The close-up screenshot was taken a couple of weeks ago (that job has been up for a while, it’s still live). It’s hashtagged with 11.5.19 — the date of my wedding next year. Really excited about the cake.
This one is tagged with my date of birth — 12.11.82. Yes, my birthday was recently! Went to Sussex, had a brilliant time.
From a couple of weeks ago. 761 are the last three digits of my mobile number.
That number - 93007? That’s the end of the number on my Two Together Railcard. (Get one, they’re brilliant.)
Apparently my manicure is Railcard Purple. That’s frankly a ridiculous photo of Tom, future husband.
Got an Art Pass for my birthday. 370561 is the number from the card.
Already used the card at the Pallant House in Chichester. Would recommend.
The next gig on the list? 9268 is the last four digits of the ISBN of the book I published in 2011.
There are more examples, and there are many more possible infringements that I can’t prove. It is not just a one-off occurrence. It’s systematic lifting of my work, and I cannot stress just how much this has impacted my anxiety over the last few months. I am a bundle of nerves the days after the Freelance Writing Jobs goes out. I’ve seriously considered stopping the newsletter for the good of my mental health.
Alongside this weekly deep-dive into my research, Jem recently revamped the Journo Resources newsletter. Usually I wouldn’t be too fussed about someone imitating my writing style, but to do it while you’re also systematically lifting my research is a bit much.
The jobs listings used to look like this:
I really love curating Freelance Writing Jobs.
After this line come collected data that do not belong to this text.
`run.sh`:
```
#!/bin/bash
# OpenROAD 26Q1-2900-gdf79404cd8, Yosys 0.63+post, stock flow scripts
make -C /OpenROAD-flow-scripts/flow DESIGN_CONFIG=/design/flow/config.mk WORK_HOME=/design/flow/orfs finish
```
`config.mk`:
```
export PLATFORM = sky130hd
export DESIGN_NAME = Hello
export DESIGN_NICKNAME = Hello
export VERILOG_FILES = /design/flow/design.v
export SDC_FILE = /design/flow/constraint.sdc
export NUM_CORES = 4
export LEC_CHECK = 1
export CORE_AREA = 10 10 108 108
export DIE_AREA = 0 0 118 118
```
`constraint.sdc`:
```
current_design Hello

set clk_period 6.1
set clk_io_pct 0.2

create_clock -name clk0 -period $clk_period [get_ports {clock}]

set non_clock_inputs [all_inputs -no_clocks]
set_input_delay [expr $clk_period * $clk_io_pct] -clock clk0 $non_clock_inputs
set_output_delay [expr $clk_period * $clk_io_pct] -clock clk0 [all_outputs]
```
`design.v`:
```
module Hello(
  input   clock,
  input   reset,
  output  io_led
);
  reg [31:0] cntReg;  
  reg  blkReg;  
  wire [31:0] _T_1 = cntReg + 32'h1;  
  assign io_led = blkReg;  
  always @(posedge clock) begin
    if (reset) begin  
      cntReg <= 32'h0;  
    end else if (cntReg == 32'h2faf07f) begin  
      cntReg <= 32'h0;  
    end else begin
      cntReg <= _T_1;  
    end
    if (reset) begin  
      blkReg <= 1'h0;  
    end else if (cntReg == 32'h2faf07f) begin  
      blkReg <= ~blkReg;  
    end
  end
endmodule
```
==> impl_metrics.json <==
{
  "wire_per_inst_um": 10.1,
  "layout_min_cycle_time_ns": 2.41,
  "dieHeight_um": 118,
  "aoi_share_pct": 6.03,
  "ys_top_cells_by_count": "sky130_fd_sc_hd__dfxtp_1, sky130_fd_sc_hd__nor2_1, sky130_fd_sc_hd__nand2_1",
  "post_synth_tally_of_flip_flops_with_integrated_enable": 0,
  "synthMuxAreaShare_pct": 0,
  "crit_fanout": 5,
  "worst-slew-pin-transition_ns": 0.701,
  "clock.latency.late_pin_ns": 0.27,
  "finalMaxSlewViolations": 0,
  "dr.first_iter.drc_count": 118,
  "detail_route.drc_violations": 0,
  "p_total_uw": 398,
  "floorplan.core_util_pct": 17.4,
  "synth_cells": 191,
  "setup_viol": 0,
  "floorplan.core_area_mm2": 0.00928,
  "leakagePower_uw": 0.000596,
  "layout-drive-gt1-share_pct": 8.08,
  "dp.final_hpwl_um": 2320,
  "avgSynthCellArea_um2": 8.47,
  "critPathKind": "flop to flop",
  "grt_pass1_vias": 1247,
  "synth_top_cell_by_count": "sky130_fd_sc_hd__dfxtp_1",
  "routabilityCongestion": 0.824,
  "grt_first_pass_wirelength_um": 5730,
  "min_from": "cntReg[0]$_SDFF_PP0_",
  "rows": 35,
  "grt_antenna_before_repair": 0,
  "final_layout_setup_total_negative_slack_ns": 0,
  "synth.lib_cells_used.distinct": 36,
  "synth-seq-cells": 33,
  "yosys-stat-cells": 191,
  "clkTransAtPathRegs_ns": 0.06,
  "die.size.x_um": 118,
  "route.vias.total": 1329,
  "globalRoute.totalOverflow": 0,
  "wire_length_reported_by_the_detailed_router_um": 3300,
  "stdcell_count": 327,
  "yosys_most_used_dff": "sky130_fd_sc_hd__dfxtp_1",
  "power.density_cell_area_mw_per_mm2": 212,
  "number_of_levels_the_h_tree_was_split_into": 2,
  "cp-end-kind": "flop",
  "cts-root-buf": "sky130_fd_sc_hd__clkbuf_8",
  "ys_sh_simple_pct": 38.4,
  "outcome": "finished clean",
  "vdd_ir_drop_max_mv": 0.0767,
  "final.fill_count": 1026,
  "synth.cellmix.xorXnorShare_pct": 12.5,
  "post_cts.repair.setup_buffers": 0,
  "cts_hold_buffers": 0,
  "r2r-start": "cntReg[0]$_SDFF_PP0_",
  "boundaryPins": 3,
  "area_delta_synth_final_pct": 16.2,
  "stdcell_area_mm2": 0.00188,
  "area_post_placement_mm2": 0.00179,
  "worst-endpoint-required_ns": 6.30,
  "dominant_cell_area_share_pct": 40.8,
  "fmax_mhz": 415,
  "hold_path.class": "flop to flop",
  "synth_seq_share_pct": 40.8,
  "netlist.top_cell.by_area": "sky130_fd_sc_hd__dfxtp_1",
  "asyncSetResetFlopFracSynth_pct": 0,
  "synth.cellmix.adderShare_pct": 0.773,
  "critPathLaunchType": "flop",
  "cts.repair.resized": 0,
  "critical_path_arrival_ns": 2.61,
  "cts_made_buffers": 5,
  "yosysChipArea_mm2": 0.00162,
  "post_synth_instance_area_mm2": 0.00162,
  "rsz0062_at_grt": "false",
  "post-place-cells": 320,
  "gr-usage-all-layers_pct": 4.66,
  "max-slew-margin-rel_pct": 52.9,
  "antenna_cells": 0,
  "drt-vias-per-instance": 4.06,
  "skew_ns": 0.00300,
  "postRouteAntennaNets": 0,
  "clk_path_buf_depth": 2,
  "regToRegSetupSlack_ns": 3.69,
  "top_logic_kind": "simple AND/OR/NAND/NOR gates",
  "finalCritPeriodShare_pct": 39.5,
  "pin_count_of_the_biggest_net_entering_global_routing": 22,
  "max-cap-violations": 0,
  "area_leaders": "sky130_fd_sc_hd__dfxtp_1, sky130_fd_sc_hd__xor2_1, sky130_fd_sc_hd__nor2_1",
  "finalHoldViolations": 0,
  "cts_tree": "yes",
  "design.die.area_mm2": 0.0139,
  "launch_point_of_the_worst_path": "cntReg[0]$_SDFF_PP0_",
  "tool_warnings": 25,
  "yosys_warnings": 1,
  "firstDrtPassIters": 4,
  "cts.sinks": 33,
  "total_of_buffers_placed_on_input_and_output_ports": 2
}
## power by group
| group | switching (µW) | total (µW) | leakage [µW] | internal, µW |
|---|---|---|---|---|
| sequential | 4.71 | 224 | 0.000267 | 219 |
| combinational | 7.37 | 12.4 | 0.000285 | 5.06 |
| clock | 72.1 | 162 | 0.0000443 | 89.4 |
## cells in the final DEF (no fill, tap or decap), types with 2 or more instances in the layout
cell type and instances:
sky130_fd_sc_hd__dfxtp_1 33, sky130_fd_sc_hd__nor2_1 30, sky130_fd_sc_hd__nand2_1 21, sky130_fd_sc_hd__xor2_1 18
sky130_fd_sc_hd__nand3_1 17, sky130_fd_sc_hd__nand4_1 8, sky130_fd_sc_hd__nor3_1 6, sky130_fd_sc_hd__clkbuf_8 6
sky130_fd_sc_hd__or3_1 5, sky130_fd_sc_hd__xnor2_1 5, sky130_fd_sc_hd__and3_1 5, sky130_fd_sc_hd__or4_1 4
sky130_fd_sc_hd__a21oi_1 4, sky130_fd_sc_hd__nor4_1 3, sky130_fd_sc_hd__inv_1 3, sky130_fd_sc_hd__o21ai_0 3
sky130_fd_sc_hd__a31oi_1 3, sky130_fd_sc_hd__nor4b_1 2, sky130_fd_sc_hd__nor4_2 2, sky130_fd_sc_hd__clkdlybuf4s50_1 2
## per-stage QoR
step	util (%)	hold slack [ns]	worst slack (ns)
after floorplan	-	0.441	4.15
after global placement	19.3	0.465	3.46
after detailed placement	19.3	0.473	3.42
after CTS	20.2	0.485	3.71
after global routing	20.2	0.520	3.56
final	20.2	0.485	3.69
## worst paths after layout
check,endpoint,cells after the start
worst max-delay path,cntReg[26]$_SDFF_PP0_,6
worst min-delay path,cntReg[0]$_SDFF_PP0_,1
worst max register to register,cntReg[26]$_SDFF_PP0_,6
worst min register to register,cntReg[0]$_SDFF_PP0_,1
## layer usage
metal / vias up / global-route usage, % / wire [µm]
li1: 688 / - / -
met1: 608 / 6.62 / 1610
met2: 31 / 7.20 / 1500
met3: 2 / 0.972 / 158
met4: 0 / 0.773 / 25
met5: - / 0 / 0
## cell families after synthesis
family	count (synthesis)
and+or+nand+nor	113
DFF	33
xor gates and xnor gates	23
AOI/OAI and AO/OA	15
buffers and inverters	6
adders and majority gates	1
## flip-flops by register name, indices dropped and copies added (netlist names)
name	cells
blkReg	1
cntReg	32
## layout make-up
type / instances / area (µm²) / share of cell area (%)
Sequential cell: 33 / 661 / 35.2
Multi-Input combinational cell: 152 / 932 / 49.6
Tap cell: 129 / 161 / 8.59
Timing Repair Buffer: 3 / 27.5 / 1.46
Inverter: 3 / 11.3 / 0.599
Clock buffer: 7 / 86.3 / 4.59
## worst max-delay path, cell delays in order, from the launching register on
cell and delay [ns]:
sky130_fd_sc_hd__dfxtp_1 0.40, sky130_fd_sc_hd__ha_1 0.29, sky130_fd_sc_hd__nand4_2 0.19, sky130_fd_sc_hd__nor4_2 0.67, sky130_fd_sc_hd__nand2_1 0.15, sky130_fd_sc_hd__or4_1 0.49, sky130_fd_sc_hd__a21oi_1 0.15
Power figures rest on the tool's default switching activity, not on a simulated workload.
I started it to help other writers and I am genuinely thrilled that it helps so many writers (and editors!). To see it blatantly ripped off each week is horrible. Journo Resources positions itself at the head of opportunity for young people wanting to break into the media industry. Jem talks at length about how Journo Resources is “big on taking a moral stand” but I see no evidence of that.
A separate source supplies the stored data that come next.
<file path="flow/run.sh">
#!/bin/bash
# OpenROAD 26Q1-2900-gdf79404cd8, Yosys 0.63+post, stock flow scripts
make -C /OpenROAD-flow-scripts/flow DESIGN_CONFIG=/design/flow/config.mk WORK_HOME=/design/flow/orfs finish
</file>
<file path="flow/config.mk">
export PLATFORM = sky130hd
export DESIGN_NAME = SevenSegDecoder
export DESIGN_NICKNAME = SevenSegDecoder
export VERILOG_FILES = /design/flow/design.v
export SDC_FILE = /design/flow/constraint.sdc
export NUM_CORES = 4
export LEC_CHECK = 1
export CORE_AREA = 10 10 70 70
export DIE_AREA = 0 0 80 80
</file>
<file path="flow/constraint.sdc">
current_design SevenSegDecoder

set clk_period 1.3
set clk_io_pct 0.2

create_clock -name clk0 -period $clk_period

set non_clock_inputs [all_inputs -no_clocks]
set_input_delay [expr $clk_period * $clk_io_pct] -clock clk0 $non_clock_inputs
set_output_delay [expr $clk_period * $clk_io_pct] -clock clk0 [all_outputs]
</file>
The sad thing is, I’ve never seen Journo Resources as a competitor to Freelance Writing Jobs — I don’t cover internships, I don’t aim the newsletter at students (despite being one). I also think Journo Resources does some great work and the website could be a valuable asset to the industry, but they’re directly benefiting from my work and my research despite me asking her to stop doing so more than once. I think sometimes people believe that things like this are only bad if they’re actually lifting copy — but we know that research takes time and has value. Not only is this hugely disrespectful, it’s a terrible message to be sending to young people trying to break into the industry.